__PROVIDED ENTRIES__.
--- config.mk ---
export PLATFORM = sky130hd
export DESIGN_NAME = anim_ctrl
export DESIGN_NICKNAME = d
export VERILOG_FILES = /design/src/rtl/anim_ctrl.sv
export SDC_FILE = /design/constraint.sdc
export NUM_CORES = 1
export LEC_CHECK = 0
export ABC_AREA = 1
export BUFFER_PORTS_ARGS = -buffer_cell sky130_fd_sc_hd__buf_2
export CELL_PAD_IN_SITES_DETAIL_PLACEMENT = 0
export CELL_PAD_IN_SITES_GLOBAL_PLACEMENT = 1
export CORE_MARGIN = 3
export CORE_UTILIZATION = 41
export CTS_CLUSTER_DIAMETER = 80
export CTS_CLUSTER_SIZE = 25
export DETAILED_ROUTE_END_ITERATION = 10
export HOLD_SLACK_MARGIN = 0.15
export PLACE_DENSITY_LB_ADDON = 0.1
export SETUP_SLACK_MARGIN = 0.02
export SYNTH_ARGS = -nofsm -noshare
export SYNTH_HDL_FRONTEND = slang
export SYNTH_SLANG_ARGS = --single-unit
--- constraint.sdc ---
create_clock -name clk -period 3.63 [get_ports clk]
set_clock_uncertainty 0.1 [all_clocks]
set_input_delay 0.363 -clock clk [delete_from_list [all_inputs] [get_ports clk]]
set_output_delay 0.363 -clock clk [all_outputs]
set_load 0.02 [all_outputs]
--- src/rtl/anim_ctrl.sv ---
// anim_ctrl: sprite animation sequencer with looping idle/walk and a one-shot, non-interruptible attack.
// Optional macro ANIM_PAUSE_EN adds a pause input that freezes frame_tick counting.
module anim_ctrl #(
   parameter int HOLD_FRAMES = 10,
   parameter int IDLE_STEPS  = 2,
   parameter int WALK_STEPS  = 4,
   parameter int ATK_STEPS   = 6
) (
   input  logic       clk,
   input  logic       rst,
   input  logic       frame_tick,
`ifdef ANIM_PAUSE_EN
   input  logic       pause,
`endif
   input  logic       req_valid,
   input  logic [1:0] req_anim,
   output logic       req_ready,
   output logic [1:0] anim_sel,
   output logic [3:0] step,
   output logic       busy,
   output logic       done
);

   typedef enum logic [1:0] {
      S_IDLE   = 2'd0,
      S_WALK   = 2'd1,
      S_ATTACK = 2'd2
   } state_e;

   localparam logic [7:0] HOLD_LAST = 8'(HOLD_FRAMES - 1);
   localparam logic [3:0] IDLE_LAST = 4'(IDLE_STEPS - 1);
   localparam logic [3:0] WALK_LAST = 4'(WALK_STEPS - 1);
   localparam logic [3:0] ATK_LAST  = 4'(ATK_STEPS - 1);

   state_e     state_q, state_d;
   logic [3:0] step_q, step_d;
   logic [7:0] cnt_q, cnt_d;
   logic       busy_q, busy_d;
   logic       done_q, done_d;

   logic       accept_s;
   logic       switch_s;
   logic       tick_s;
   logic       attack_end_s;
   logic [3:0] last_step_s;

   // State and registered outputs; reset wins over every other input.
   always_ff @(posedge clk) begin
      if (rst) begin
         state_q <= S_IDLE;
         step_q  <= 4'd0;
         cnt_q   <= 8'd0;
         busy_q  <= 1'b0;
         done_q  <= 1'b0;
      end else begin
         state_q <= state_d;
         step_q  <= step_d;
         cnt_q   <= cnt_d;
         busy_q  <= busy_d;
         done_q  <= done_d;
      end
   end

   // Request decode and tick qualification.
   always_comb begin
      accept_s = req_valid && req_ready;
      // Reserved code 3 and a request for the current state are consumed without effect.
      switch_s = accept_s && (req_anim != 2'd3) && (req_anim != 2'(state_q));
`ifdef ANIM_PAUSE_EN
      tick_s   = frame_tick && !pause;
`else
      tick_s   = frame_tick;
`endif
      case (state_q)
         S_IDLE:   last_step_s = IDLE_LAST;
         S_WALK:   last_step_s = WALK_LAST;
         S_ATTACK: last_step_s = ATK_LAST;
         default:  last_step_s = IDLE_LAST;
      endcase
   end

   // Next-state: a state-changing request beats a coincident tick.
   always_comb begin
      state_d      = state_q;
      step_d       = step_q;
      cnt_d        = cnt_q;
      attack_end_s = 1'b0;
      if (switch_s) begin
         state_d = state_e'(req_anim);
         step_d  = 4'd0;
         cnt_d   = 8'd0;
      end else if (tick_s) begin
         if (cnt_q == HOLD_LAST) begin
            cnt_d = 8'd0;
            if (step_q == last_step_s) begin
               step_d = 4'd0;
               if (state_q == S_ATTACK) begin
                  state_d      = S_IDLE;
                  attack_end_s = 1'b1;
               end else begin
                  state_d = state_q;
               end
            end else begin
               step_d = step_q + 4'd1;
            end
         end else begin
            cnt_d = cnt_q + 8'd1;
         end
      end else begin
         cnt_d = cnt_q;
      end
   end

   // Outputs: ready from current state, busy/done staged for registering with the state.
   always_comb begin
      req_ready = (state_q != S_ATTACK);
      busy_d    = (state_d == S_ATTACK);
      done_d    = attack_end_s;
   end

   assign anim_sel = 2'(state_q);
   assign step     = step_q;
   assign busy     = busy_q;
   assign done     = done_q;

endmodule
==> impl_metrics.ini <==
[sta]
rsz0062_at_grt = false
slew_viol_final = 0
min_period_over_period_pct = 42.8
layout_min_cycle_time_ns = 1.55
tns_ns = 0
hold_viol_final = 0
setup_viol = 0
max_freq_mhz = 643
relSlewSlack_pct = 81.9
worst_pin_slew_ns = 0.271

[cells_and_area]
stdcell_count = 174
final_nets = 158
diodes = 0
fin_util_pct = 51.0
drive_above_1_share_pct = 23.1
final_area_mm2 = 0.00104
syn_to_final_growth_pct = 13.8

[route]
dr.pass1.iters = 4
wl_per_cell_um = 10.4
wirelength_mm = 1.82
met2WireLength_um = 850
met3_length_um = 71
via_per_inst = 4.83
vias = 840
drt_iter0_markers = 13
wl_met1_um = 884
highest_layer = met4
final_antenna_net_count = 0
drc = 0

[yosys]
ys_ff_latch = 16
synth_simple_gate_area_share_pct = 40.5
synth-seq-area-share_pct = 35.0
synth_cells = 130
synth_cell_types = 23
synth_compound_area_share_pct = 6.98
synth-adder-area-share_pct = 4.10
muxShareOfSynthArea_pct = 0
yosys.area_share.xor_xnor_pct = 5.75
synth_nets = 139
yosys_warnings = 0
syn_area_um2 = 915
synth_top_family_by_area = simple AND/OR/NAND/NOR gates
synth.avg_cell_area_um2 = 7.04

[worst_setup_path]
path_delay_family = flip-flops
crit_buf_inv = 2
critical-path-max-stage-delay_ns = 0.47
required_ns = 3.17
crit_slowest_cell = dfxtp_1
path_cells = inv_2 -> nand2_2 -> buf_2
critPathKind = reg2out
reg2reg_depth = 10
critPathLaunch = anim_sel[0]$_SDFF_PP0_
start_kind = flop
reg2reg_slack_ns = 2.13
cp.arrival_ns = 1.09
worstReg2RegEnd = anim_sel[1]$_SDFF_PP0_
cp_max_fo = 6
crit_cells = 3
endpoint = req_ready
critPathCaptureType = output pin
r2r_start = cnt_q[0]$_SDFFE_PP0P_

[power_and_ir_drop]
leakage_uw = 0.000452
p_per_area_mw_per_mm2 = 315
ir_drop_v = 0.000207

[cts]
cts_buffer_depth = 2
cts.sinks = 16
clk_latency_ns = 0.28
cts_tree = done
holdBufCountCts = 0
numCtsBuffers = 3
cts_resized = 0
cts_max_level = 1
root_buffer = clkbuf_4
cts_setup_buffers = 0
clk_pin_slew_ns = 0.09

[global_route]
grt_pass1_wl_mm = 3.10
grt_util_all_layers_pct = 15.1
antenna_found_initial = 0
grt_max_degree = 9
gr-total-overflow = 0
grt_pass1_vias = 714

[min_path]
hold_path.class = in2reg
min_from = rst

[floorplan]
start_util_pct = 44.8
placementRows = 16
dieArea_mm2 = 0.00283
die_y_um = 53.2
die-width_um = 53.2
io-pin-count = 15
core-area_mm2 = 0.00204

[place]
dpl.hpwl_mm = 1.45
dp.cells = 171
io_buffers = 14
post_dp_cell_area_mm2 = 0.00102
place.gp.congestion = 0.816

[run]
cap_violations = 0

[status]
status = complete, no violations
layout make-up:
type | instances | area, µm²
Clock buffer | 3 | 22.5
Fill cell | 240 | 1000
Inverter | 18 | 70.1
Multi-Input combinational cell | 96 | 524
Sequential cell | 16 | 320
Tap cell | 27 | 33.8
Timing Repair Buffer | 14 | 70.1
stage by stage:
| stage | total power, µW | setup slack, ns | hold WS (ns) |
|---|---|---|---|
| 6_report | 328 | 2.08 | 0.199 |
| 5_1_grt | 350 | 1.94 | 0.184 |
| 4_1_cts | 336 | 2.05 | 0.193 |
| 3_5_place_dp | 243 | 2.13 | 0.386 |
| 3_3_place_gp | 242 | 2.15 | 0.368 |
| 2_1_floorplan | 226 | 2.16 | 0.325 |
cells by family after synthesis:
kind of cell             after synthesis
adder cells (fa/ha/maj)                3
AO/OA/AOI/OAI                         10
AND/OR/NAND/NOR                       77
XOR/XNOR                               6
flip-flops                            16
buffers and inverters                 18
worst reg2reg max path, cell delays in order (launching register included):
cell and delay, ns:
dfxtp_1 0.39, ha_1 0.19, nand2_1 0.06, nor2_1 0.20, nand2_1 0.11, nor2_1 0.10
nand2_1 0.06, nand2_1 0.06, nand2_1 0.05, nand2_1 0.06, inv_1 0.04
synthesized netlist by cell type, drive strengths merged:
master,number,area share (%)
o21a,1,0.82
o21ai,1,0.55
inv,18,7.7
a21oi,8,5.6
nor3,5,4.0
xor2,4,3.8
dfxtp,16,35
nand2,38,17
ha,3,4.1
nand3b,2,1.6
or2,1,0.68
nand4,3,2.1
nand3,11,6.6
nor2,17,8.9
xnor2,2,1.9
registers in the layout, summed over array words and instances, names as in the netlist:
name	count
cnt_q	8
step	4
anim_sel	2
busy	1
done	1
worst min-delay path by stage:
stage	slack [ns]	to	cells past startpoint
4_1_cts	0.19	anim_sel[0]$_SDFF_PP0_	2
5_1_grt	0.18	anim_sel[0]$_SDFF_PP0_	2
3_3_place_gp	0.37	cnt_q[7]$_SDFFE_PP0P_	2
6_report	0.20	anim_sel[0]$_SDFF_PP0_	2
3_5_place_dp	0.39	cnt_q[7]$_SDFFE_PP0P_	2
2_1_floorplan	0.33	anim_sel[0]$_SDFF_PP0_	1
report_power, final:
| group | switching (µW) | total, µW | internal [µW] |
|---|---|---|---|
| sequential | 5.92 | 186 | 180 |
| clock | 52.0 | 90.6 | 38.5 |
| combinational | 34.2 | 51.8 | 17.5 |
cells in the final DEF, fill, tap and decap left out:
cell | synthesis | layout
nand2_1 | 34 | 34
dfxtp_1 | 16 | 16
nor2_1 | 14 | 14
buf_2 | 0 | 14
inv_1 | 13 | 13
nand3_1 | 10 | 10
a21oi_1 | 5 | 5
inv_2 | 4 | 4
nand2_2 | 4 | 4
xor2_1 | 4 | 4
nor3_1 | 4 | 4
a21oi_2 | 3 | 3
nand4_1 | 3 | 3
ha_1 | 3 | 3
clkbuf_4 | 0 | 3
xnor2_1 | 2 | 2
nor2_4 | 2 | 2
nand3b_1 | 2 | 2
inv_4 | 1 | 1
or2_1 | 1 | 1
nor2_2 | 1 | 1
nor3_4 | 1 | 1
nand3_2 | 1 | 1
o21ai_1 | 1 | 1
o21a_1 | 1 | 1
metal layers:
layer / up-vias / track usage (%)
met3: 3 / 5.92
met4: 0 / 3.83
li1: 450 / -
met5: - / 0
met2: 13 / 24.1
met1: 374 / 18.8
Power figures use the tool's default switching activity.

__EXERCISE REQUIREMENTS__. In the listing above, find the line with "reg2reg_depth = 10" and the line with "post_dp_cell_area_mm2 = 0.00102", then print exactly those lines and every line between them.

__RESULT BELOW__.
reg2reg_depth = 10
critPathLaunch = anim_sel[0]$_SDFF_PP0_
start_kind = flop
reg2reg_slack_ns = 2.13
cp.arrival_ns = 1.09
worstReg2RegEnd = anim_sel[1]$_SDFF_PP0_
cp_max_fo = 6
crit_cells = 3
endpoint = req_ready
critPathCaptureType = output pin
r2r_start = cnt_q[0]$_SDFFE_PP0P_

[power_and_ir_drop]
leakage_uw = 0.000452
p_per_area_mw_per_mm2 = 315
ir_drop_v = 0.000207

[cts]
cts_buffer_depth = 2
cts.sinks = 16
clk_latency_ns = 0.28
cts_tree = done
holdBufCountCts = 0
numCtsBuffers = 3
cts_resized = 0
cts_max_level = 1
root_buffer = clkbuf_4
cts_setup_buffers = 0
clk_pin_slew_ns = 0.09

[global_route]
grt_pass1_wl_mm = 3.10
grt_util_all_layers_pct = 15.1
antenna_found_initial = 0
grt_max_degree = 9
gr-total-overflow = 0
grt_pass1_vias = 714

[min_path]
hold_path.class = in2reg
min_from = rst

[floorplan]
start_util_pct = 44.8
placementRows = 16
dieArea_mm2 = 0.00283
die_y_um = 53.2
die-width_um = 53.2
io-pin-count = 15
core-area_mm2 = 0.00204

[place]
dpl.hpwl_mm = 1.45
dp.cells = 171
io_buffers = 14
post_dp_cell_area_mm2 = 0.00102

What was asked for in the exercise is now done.